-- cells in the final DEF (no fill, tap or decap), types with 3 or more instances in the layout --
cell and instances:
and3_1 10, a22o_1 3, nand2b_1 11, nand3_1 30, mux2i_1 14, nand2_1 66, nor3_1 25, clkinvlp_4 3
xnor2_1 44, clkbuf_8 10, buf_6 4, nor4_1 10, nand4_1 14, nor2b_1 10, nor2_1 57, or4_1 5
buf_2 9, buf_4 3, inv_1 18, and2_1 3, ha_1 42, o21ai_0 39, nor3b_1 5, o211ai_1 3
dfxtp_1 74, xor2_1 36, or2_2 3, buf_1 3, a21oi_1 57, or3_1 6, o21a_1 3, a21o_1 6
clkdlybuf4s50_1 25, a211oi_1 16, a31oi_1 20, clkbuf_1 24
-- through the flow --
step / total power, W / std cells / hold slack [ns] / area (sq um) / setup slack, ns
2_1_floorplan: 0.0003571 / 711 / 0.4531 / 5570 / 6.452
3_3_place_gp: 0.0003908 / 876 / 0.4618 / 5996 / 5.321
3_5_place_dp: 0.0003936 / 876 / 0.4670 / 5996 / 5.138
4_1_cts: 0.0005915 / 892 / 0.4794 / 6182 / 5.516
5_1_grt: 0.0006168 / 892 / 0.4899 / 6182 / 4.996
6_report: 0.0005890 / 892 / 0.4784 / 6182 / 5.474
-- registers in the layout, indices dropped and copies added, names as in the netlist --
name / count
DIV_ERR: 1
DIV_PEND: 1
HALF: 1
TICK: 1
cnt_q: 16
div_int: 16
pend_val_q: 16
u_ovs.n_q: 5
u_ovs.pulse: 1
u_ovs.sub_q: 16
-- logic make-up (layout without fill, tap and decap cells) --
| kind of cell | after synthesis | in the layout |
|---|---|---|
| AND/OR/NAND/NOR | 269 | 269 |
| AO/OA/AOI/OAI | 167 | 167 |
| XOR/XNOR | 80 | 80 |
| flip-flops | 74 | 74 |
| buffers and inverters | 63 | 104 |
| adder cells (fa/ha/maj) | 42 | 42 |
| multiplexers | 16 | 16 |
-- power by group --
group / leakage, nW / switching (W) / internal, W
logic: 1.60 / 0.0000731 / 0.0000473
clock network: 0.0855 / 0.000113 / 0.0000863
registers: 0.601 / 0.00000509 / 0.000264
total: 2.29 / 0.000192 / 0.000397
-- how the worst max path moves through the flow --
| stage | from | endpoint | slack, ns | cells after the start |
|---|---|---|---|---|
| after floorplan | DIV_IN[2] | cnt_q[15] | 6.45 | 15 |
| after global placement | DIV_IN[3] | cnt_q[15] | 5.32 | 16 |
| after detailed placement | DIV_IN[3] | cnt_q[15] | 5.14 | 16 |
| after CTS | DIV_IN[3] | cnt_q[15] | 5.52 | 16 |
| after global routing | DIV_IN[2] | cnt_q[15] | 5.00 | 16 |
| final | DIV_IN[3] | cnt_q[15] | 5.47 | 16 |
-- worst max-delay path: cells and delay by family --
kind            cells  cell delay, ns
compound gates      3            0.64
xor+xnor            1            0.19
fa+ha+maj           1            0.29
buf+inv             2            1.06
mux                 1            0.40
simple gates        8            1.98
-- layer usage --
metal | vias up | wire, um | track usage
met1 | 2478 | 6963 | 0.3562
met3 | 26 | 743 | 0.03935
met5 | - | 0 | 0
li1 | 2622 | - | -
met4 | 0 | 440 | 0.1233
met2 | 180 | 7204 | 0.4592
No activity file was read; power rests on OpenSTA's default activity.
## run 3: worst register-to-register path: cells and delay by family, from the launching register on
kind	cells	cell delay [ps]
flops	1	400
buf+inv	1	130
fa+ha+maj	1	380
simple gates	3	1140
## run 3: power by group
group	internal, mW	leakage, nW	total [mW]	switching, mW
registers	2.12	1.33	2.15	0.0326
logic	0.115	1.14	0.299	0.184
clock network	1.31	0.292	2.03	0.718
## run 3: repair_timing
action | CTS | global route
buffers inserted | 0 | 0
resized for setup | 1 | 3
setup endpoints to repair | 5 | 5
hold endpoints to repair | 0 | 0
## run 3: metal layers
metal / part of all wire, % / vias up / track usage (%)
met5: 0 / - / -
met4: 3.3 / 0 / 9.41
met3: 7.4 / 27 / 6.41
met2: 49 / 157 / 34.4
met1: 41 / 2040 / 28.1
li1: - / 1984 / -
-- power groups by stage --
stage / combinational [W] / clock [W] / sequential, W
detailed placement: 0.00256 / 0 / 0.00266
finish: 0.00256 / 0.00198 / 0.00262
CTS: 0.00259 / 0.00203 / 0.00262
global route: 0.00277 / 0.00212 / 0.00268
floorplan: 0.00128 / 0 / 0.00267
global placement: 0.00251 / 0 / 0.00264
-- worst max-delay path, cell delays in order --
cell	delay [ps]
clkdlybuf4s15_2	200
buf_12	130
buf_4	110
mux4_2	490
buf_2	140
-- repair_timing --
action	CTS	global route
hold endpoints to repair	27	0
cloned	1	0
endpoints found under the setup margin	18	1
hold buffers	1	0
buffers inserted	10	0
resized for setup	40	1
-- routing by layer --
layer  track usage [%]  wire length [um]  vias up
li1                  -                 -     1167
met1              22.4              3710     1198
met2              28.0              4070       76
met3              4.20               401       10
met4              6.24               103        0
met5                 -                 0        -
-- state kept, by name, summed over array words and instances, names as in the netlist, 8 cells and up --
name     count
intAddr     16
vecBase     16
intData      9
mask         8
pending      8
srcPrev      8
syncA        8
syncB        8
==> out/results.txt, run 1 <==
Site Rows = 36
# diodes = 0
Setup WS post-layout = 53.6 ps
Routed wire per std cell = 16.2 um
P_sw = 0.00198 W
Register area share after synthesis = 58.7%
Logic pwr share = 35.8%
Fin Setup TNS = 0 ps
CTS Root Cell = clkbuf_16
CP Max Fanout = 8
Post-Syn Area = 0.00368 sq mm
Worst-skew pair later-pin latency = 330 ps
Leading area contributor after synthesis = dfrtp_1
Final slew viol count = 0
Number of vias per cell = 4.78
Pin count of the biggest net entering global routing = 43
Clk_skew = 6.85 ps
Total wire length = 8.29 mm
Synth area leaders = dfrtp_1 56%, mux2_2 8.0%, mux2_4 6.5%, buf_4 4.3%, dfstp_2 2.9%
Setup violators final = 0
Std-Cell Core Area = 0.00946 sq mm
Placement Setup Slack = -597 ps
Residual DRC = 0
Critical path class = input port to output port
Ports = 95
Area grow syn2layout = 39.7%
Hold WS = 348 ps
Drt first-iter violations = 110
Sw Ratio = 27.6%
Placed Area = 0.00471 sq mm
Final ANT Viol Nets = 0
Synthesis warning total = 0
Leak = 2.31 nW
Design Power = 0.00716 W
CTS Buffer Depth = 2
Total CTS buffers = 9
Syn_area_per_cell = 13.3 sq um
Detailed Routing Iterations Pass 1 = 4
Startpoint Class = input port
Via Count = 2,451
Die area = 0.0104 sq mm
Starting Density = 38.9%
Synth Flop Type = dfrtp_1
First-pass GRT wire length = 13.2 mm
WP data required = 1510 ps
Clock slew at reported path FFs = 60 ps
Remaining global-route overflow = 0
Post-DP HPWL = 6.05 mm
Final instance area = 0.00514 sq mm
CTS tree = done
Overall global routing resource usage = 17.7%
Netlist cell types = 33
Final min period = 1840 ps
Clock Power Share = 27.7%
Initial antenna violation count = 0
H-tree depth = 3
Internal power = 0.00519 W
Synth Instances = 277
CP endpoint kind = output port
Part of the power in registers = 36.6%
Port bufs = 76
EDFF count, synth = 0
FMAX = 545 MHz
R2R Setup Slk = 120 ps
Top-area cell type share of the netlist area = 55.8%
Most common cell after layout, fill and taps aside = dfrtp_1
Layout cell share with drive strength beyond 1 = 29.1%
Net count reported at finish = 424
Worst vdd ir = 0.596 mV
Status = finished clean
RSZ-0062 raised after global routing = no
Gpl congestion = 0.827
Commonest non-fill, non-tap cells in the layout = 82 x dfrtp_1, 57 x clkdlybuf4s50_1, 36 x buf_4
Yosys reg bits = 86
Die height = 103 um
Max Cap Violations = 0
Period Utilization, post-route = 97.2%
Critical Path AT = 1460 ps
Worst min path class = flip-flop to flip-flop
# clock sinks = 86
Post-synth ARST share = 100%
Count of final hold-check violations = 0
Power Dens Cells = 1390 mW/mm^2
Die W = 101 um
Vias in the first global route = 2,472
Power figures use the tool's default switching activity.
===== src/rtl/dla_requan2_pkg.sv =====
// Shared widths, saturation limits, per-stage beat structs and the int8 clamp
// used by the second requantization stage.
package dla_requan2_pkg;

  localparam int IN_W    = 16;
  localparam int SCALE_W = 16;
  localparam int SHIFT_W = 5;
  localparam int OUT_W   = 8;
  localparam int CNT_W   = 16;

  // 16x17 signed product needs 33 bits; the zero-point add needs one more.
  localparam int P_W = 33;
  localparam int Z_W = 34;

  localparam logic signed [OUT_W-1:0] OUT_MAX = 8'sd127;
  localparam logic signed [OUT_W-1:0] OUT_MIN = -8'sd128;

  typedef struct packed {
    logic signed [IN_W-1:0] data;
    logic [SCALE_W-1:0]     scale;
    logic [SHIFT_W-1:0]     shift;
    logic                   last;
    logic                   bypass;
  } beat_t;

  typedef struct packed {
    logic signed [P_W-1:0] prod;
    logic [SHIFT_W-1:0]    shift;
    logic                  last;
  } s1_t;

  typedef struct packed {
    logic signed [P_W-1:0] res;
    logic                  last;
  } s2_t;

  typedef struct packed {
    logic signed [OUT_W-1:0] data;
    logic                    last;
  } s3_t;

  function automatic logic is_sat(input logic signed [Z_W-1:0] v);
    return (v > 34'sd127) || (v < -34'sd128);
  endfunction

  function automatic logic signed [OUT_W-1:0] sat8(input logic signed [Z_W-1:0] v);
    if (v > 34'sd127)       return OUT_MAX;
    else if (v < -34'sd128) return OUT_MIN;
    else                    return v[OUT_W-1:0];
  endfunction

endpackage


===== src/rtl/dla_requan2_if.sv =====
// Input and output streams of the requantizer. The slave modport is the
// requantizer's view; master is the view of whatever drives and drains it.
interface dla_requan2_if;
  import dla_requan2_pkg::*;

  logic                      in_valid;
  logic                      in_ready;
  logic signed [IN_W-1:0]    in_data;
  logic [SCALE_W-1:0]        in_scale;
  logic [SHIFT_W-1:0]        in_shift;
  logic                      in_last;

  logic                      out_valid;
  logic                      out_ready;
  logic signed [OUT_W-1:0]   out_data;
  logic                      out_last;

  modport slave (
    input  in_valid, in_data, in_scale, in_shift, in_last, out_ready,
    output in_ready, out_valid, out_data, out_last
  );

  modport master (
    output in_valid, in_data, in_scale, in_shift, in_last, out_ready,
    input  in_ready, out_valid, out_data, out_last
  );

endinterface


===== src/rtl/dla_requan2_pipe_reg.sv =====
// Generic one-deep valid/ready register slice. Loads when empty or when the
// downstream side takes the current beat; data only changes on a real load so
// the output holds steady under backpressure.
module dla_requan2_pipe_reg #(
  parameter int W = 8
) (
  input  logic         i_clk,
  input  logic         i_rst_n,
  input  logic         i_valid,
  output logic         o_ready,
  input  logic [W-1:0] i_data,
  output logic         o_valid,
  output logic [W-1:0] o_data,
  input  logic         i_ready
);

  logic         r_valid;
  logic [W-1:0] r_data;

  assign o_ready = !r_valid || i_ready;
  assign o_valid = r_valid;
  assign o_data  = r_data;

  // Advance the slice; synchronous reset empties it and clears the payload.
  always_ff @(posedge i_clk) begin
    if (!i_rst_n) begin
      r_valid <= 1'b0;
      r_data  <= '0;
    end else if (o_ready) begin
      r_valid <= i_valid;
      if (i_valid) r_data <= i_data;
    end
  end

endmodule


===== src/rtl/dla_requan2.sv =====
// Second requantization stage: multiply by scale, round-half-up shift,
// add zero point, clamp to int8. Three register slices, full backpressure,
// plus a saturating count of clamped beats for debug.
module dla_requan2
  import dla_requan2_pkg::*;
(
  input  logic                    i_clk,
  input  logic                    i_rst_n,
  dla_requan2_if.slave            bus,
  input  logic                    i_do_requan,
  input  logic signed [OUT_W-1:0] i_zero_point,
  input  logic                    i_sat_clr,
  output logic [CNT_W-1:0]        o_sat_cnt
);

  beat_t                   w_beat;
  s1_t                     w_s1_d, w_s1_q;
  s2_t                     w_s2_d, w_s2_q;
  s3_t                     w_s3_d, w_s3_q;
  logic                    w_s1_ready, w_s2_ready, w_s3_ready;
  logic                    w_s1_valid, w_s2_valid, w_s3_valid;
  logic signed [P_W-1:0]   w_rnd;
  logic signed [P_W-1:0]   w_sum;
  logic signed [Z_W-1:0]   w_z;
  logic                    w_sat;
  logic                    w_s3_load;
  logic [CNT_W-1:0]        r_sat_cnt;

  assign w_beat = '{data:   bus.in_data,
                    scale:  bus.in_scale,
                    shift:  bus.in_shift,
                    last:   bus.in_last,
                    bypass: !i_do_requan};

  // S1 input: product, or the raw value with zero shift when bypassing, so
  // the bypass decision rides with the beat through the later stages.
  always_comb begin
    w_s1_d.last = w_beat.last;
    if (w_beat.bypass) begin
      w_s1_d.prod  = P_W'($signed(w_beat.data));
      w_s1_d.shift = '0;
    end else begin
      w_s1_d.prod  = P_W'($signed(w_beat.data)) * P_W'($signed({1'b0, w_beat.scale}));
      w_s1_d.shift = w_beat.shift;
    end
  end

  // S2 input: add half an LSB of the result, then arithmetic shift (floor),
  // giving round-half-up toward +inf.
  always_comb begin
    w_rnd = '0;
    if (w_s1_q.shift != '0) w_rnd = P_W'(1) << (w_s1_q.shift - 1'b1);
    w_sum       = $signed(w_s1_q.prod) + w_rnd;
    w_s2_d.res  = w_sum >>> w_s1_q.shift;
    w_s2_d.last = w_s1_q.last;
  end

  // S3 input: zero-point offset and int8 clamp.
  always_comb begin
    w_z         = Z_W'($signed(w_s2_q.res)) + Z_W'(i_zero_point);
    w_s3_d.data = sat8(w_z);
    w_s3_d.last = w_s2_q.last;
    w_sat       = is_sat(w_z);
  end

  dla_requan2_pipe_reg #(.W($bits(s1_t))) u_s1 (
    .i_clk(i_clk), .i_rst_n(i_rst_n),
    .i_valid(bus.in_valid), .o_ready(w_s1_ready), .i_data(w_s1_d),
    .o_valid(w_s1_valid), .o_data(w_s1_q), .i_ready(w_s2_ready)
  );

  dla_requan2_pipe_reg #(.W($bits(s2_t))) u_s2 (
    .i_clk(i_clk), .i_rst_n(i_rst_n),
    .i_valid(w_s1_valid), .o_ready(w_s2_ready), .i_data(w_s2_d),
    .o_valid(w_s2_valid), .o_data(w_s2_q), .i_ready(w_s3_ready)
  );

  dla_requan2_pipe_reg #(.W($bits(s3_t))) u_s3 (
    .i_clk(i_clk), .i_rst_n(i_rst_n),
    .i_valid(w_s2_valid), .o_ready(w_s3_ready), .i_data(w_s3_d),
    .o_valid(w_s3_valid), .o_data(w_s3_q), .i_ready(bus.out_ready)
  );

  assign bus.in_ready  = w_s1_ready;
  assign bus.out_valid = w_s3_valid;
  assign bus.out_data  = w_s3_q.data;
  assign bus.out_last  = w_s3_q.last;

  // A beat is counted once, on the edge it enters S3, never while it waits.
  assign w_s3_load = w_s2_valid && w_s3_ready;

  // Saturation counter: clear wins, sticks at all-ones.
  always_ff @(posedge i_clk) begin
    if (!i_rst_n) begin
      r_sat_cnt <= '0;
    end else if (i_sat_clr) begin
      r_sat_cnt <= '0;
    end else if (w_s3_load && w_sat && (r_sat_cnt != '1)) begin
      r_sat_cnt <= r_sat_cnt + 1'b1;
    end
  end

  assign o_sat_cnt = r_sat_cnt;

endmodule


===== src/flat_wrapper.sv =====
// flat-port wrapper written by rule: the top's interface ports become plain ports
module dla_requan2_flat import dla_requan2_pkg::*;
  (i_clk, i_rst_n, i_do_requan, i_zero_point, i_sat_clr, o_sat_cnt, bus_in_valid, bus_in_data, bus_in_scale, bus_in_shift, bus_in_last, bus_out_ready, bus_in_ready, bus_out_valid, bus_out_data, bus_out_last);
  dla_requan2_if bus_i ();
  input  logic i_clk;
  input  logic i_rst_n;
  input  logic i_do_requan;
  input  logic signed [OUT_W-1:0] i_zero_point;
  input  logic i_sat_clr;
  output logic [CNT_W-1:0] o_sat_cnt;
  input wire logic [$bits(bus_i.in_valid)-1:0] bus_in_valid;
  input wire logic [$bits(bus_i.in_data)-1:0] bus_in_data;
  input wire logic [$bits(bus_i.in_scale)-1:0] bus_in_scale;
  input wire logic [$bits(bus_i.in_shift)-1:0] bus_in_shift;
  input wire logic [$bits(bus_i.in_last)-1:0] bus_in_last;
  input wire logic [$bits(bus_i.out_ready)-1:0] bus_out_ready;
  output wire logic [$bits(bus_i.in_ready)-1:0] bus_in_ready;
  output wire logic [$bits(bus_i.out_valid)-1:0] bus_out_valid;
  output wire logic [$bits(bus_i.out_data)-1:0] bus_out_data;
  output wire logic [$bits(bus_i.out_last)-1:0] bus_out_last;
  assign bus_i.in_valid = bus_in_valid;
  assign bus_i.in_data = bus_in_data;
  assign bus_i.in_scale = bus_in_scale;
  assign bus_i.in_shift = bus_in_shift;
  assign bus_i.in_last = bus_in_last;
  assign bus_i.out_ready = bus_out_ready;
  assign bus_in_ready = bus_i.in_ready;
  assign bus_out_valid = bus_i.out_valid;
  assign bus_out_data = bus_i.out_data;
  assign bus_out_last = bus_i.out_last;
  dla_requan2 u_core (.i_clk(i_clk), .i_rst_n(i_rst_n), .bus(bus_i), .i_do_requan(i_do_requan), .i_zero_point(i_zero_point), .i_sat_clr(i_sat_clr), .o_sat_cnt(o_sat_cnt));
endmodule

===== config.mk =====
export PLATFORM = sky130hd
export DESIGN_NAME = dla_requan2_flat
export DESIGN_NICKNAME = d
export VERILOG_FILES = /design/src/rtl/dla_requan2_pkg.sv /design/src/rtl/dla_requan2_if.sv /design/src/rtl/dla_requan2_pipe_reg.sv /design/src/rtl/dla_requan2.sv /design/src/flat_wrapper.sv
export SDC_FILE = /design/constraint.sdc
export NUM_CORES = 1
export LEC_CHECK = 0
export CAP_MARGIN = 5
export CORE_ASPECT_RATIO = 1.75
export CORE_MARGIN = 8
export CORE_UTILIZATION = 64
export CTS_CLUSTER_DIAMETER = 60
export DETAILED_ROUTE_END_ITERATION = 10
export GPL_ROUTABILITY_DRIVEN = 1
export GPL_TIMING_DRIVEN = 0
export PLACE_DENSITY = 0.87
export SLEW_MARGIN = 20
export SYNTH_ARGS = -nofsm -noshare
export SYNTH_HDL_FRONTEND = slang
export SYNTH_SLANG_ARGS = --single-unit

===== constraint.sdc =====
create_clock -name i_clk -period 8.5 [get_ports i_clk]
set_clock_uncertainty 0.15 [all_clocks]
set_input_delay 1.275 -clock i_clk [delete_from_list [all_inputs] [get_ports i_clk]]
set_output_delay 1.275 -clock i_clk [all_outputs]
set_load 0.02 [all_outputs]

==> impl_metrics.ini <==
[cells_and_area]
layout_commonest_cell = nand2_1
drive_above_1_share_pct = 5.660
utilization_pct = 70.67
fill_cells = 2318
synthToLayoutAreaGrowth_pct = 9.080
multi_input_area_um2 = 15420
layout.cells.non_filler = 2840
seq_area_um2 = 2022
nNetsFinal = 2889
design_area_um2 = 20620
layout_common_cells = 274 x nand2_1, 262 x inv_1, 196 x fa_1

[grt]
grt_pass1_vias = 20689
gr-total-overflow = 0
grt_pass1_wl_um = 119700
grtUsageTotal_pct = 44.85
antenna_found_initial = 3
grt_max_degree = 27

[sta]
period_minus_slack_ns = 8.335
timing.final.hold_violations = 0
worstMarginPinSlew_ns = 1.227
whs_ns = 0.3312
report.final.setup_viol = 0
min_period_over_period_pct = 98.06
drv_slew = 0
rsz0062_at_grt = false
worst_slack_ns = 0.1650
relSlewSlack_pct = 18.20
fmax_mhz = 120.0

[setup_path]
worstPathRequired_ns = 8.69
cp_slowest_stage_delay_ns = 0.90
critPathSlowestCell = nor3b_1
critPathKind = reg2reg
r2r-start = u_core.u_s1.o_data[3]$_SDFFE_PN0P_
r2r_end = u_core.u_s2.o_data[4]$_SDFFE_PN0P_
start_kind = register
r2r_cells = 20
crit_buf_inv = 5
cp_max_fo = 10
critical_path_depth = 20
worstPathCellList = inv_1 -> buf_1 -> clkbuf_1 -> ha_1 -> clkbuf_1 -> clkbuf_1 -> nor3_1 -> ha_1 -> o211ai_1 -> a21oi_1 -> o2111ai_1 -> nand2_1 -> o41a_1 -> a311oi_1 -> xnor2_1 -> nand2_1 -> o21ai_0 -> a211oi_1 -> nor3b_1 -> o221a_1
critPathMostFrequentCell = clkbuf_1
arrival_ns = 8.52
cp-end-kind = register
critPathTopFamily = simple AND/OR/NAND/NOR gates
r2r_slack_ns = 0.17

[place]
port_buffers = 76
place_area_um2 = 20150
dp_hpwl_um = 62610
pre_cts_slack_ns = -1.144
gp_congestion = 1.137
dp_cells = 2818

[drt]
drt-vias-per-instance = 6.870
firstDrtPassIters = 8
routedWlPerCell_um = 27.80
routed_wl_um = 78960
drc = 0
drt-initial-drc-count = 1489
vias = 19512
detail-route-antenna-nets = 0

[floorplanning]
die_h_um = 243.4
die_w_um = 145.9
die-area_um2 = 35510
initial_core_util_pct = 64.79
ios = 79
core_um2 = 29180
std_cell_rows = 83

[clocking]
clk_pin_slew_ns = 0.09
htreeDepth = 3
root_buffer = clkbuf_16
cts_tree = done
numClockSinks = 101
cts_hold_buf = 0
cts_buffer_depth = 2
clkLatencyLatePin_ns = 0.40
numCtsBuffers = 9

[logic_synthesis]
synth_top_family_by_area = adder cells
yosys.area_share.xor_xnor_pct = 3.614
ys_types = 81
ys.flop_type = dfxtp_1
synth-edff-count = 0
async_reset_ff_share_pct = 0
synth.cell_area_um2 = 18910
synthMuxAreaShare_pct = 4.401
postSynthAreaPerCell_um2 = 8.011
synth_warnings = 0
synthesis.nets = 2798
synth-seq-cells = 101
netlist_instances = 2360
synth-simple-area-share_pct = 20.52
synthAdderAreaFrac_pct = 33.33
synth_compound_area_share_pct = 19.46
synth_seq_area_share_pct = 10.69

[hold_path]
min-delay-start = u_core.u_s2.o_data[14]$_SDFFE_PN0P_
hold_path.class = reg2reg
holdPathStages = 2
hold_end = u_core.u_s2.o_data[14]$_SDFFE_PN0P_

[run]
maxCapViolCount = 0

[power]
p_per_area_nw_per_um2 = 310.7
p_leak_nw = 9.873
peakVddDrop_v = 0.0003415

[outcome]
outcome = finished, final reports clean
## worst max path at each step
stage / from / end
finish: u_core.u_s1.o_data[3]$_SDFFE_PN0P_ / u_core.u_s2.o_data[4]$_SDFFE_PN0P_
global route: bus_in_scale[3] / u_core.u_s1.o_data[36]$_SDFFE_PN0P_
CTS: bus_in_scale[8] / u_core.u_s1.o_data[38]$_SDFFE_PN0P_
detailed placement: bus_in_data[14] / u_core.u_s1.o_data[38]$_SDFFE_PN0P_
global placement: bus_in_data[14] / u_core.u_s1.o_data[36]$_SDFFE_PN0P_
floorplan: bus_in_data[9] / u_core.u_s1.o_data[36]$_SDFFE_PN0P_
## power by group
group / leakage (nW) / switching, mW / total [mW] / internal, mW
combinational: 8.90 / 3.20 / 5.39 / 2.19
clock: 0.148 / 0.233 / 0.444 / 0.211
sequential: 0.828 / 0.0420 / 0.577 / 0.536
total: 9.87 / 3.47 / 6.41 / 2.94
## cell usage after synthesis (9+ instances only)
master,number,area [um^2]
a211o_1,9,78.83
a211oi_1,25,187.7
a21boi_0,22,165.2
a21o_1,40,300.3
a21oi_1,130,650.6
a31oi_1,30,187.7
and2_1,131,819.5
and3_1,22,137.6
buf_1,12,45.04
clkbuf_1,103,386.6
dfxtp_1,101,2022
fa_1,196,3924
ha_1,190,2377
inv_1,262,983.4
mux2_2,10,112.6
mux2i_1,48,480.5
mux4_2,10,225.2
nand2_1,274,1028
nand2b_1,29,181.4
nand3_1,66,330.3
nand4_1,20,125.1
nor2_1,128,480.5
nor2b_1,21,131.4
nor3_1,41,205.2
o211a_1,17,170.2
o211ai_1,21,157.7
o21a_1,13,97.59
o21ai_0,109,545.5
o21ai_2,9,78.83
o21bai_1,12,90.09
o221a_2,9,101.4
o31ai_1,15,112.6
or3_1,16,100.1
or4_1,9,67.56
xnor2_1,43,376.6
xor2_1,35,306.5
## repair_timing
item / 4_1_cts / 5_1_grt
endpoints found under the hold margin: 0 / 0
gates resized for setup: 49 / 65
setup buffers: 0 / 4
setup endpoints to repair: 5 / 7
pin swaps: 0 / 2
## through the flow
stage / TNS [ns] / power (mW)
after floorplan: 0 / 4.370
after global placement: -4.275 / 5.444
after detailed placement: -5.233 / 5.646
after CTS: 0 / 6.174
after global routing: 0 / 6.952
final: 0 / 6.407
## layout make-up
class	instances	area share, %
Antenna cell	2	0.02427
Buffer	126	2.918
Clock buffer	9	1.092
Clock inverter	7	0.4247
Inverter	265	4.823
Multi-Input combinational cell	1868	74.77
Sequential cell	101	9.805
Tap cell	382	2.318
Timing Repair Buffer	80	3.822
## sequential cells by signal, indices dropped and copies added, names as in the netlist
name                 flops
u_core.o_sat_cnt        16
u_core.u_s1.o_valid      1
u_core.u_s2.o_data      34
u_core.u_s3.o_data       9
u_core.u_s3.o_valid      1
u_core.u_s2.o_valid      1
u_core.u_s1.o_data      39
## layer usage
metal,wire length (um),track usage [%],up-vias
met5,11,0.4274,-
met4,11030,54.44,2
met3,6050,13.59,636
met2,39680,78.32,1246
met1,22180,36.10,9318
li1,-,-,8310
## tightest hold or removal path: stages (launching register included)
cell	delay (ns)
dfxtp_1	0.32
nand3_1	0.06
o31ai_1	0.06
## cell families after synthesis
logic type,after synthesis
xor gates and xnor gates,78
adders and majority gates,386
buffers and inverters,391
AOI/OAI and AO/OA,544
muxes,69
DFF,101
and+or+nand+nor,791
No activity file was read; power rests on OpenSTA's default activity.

— Prompt —
Repeat exactly the lines from the first line of the records above through the line containing "logic: 1.60 / 0.0000731 / 0.0000473", both included, and nothing else.

— Written answer —
-- cells in the final DEF (no fill, tap or decap), types with 3 or more instances in the layout --
cell and instances:
and3_1 10, a22o_1 3, nand2b_1 11, nand3_1 30, mux2i_1 14, nand2_1 66, nor3_1 25, clkinvlp_4 3
xnor2_1 44, clkbuf_8 10, buf_6 4, nor4_1 10, nand4_1 14, nor2b_1 10, nor2_1 57, or4_1 5
buf_2 9, buf_4 3, inv_1 18, and2_1 3, ha_1 42, o21ai_0 39, nor3b_1 5, o211ai_1 3
dfxtp_1 74, xor2_1 36, or2_2 3, buf_1 3, a21oi_1 57, or3_1 6, o21a_1 3, a21o_1 6
clkdlybuf4s50_1 25, a211oi_1 16, a31oi_1 20, clkbuf_1 24
-- through the flow --
step / total power, W / std cells / hold slack [ns] / area (sq um) / setup slack, ns
2_1_floorplan: 0.0003571 / 711 / 0.4531 / 5570 / 6.452
3_3_place_gp: 0.0003908 / 876 / 0.4618 / 5996 / 5.321
3_5_place_dp: 0.0003936 / 876 / 0.4670 / 5996 / 5.138
4_1_cts: 0.0005915 / 892 / 0.4794 / 6182 / 5.516
5_1_grt: 0.0006168 / 892 / 0.4899 / 6182 / 4.996
6_report: 0.0005890 / 892 / 0.4784 / 6182 / 5.474
-- registers in the layout, indices dropped and copies added, names as in the netlist --
name / count
DIV_ERR: 1
DIV_PEND: 1
HALF: 1
TICK: 1
cnt_q: 16
div_int: 16
pend_val_q: 16
u_ovs.n_q: 5
u_ovs.pulse: 1
u_ovs.sub_q: 16
-- logic make-up (layout without fill, tap and decap cells) --
| kind of cell | after synthesis | in the layout |
|---|---|---|
| AND/OR/NAND/NOR | 269 | 269 |
| AO/OA/AOI/OAI | 167 | 167 |
| XOR/XNOR | 80 | 80 |
| flip-flops | 74 | 74 |
| buffers and inverters | 63 | 104 |
| adder cells (fa/ha/maj) | 42 | 42 |
| multiplexers | 16 | 16 |
-- power by group --
group / leakage, nW / switching (W) / internal, W
logic: 1.60 / 0.0000731 / 0.0000473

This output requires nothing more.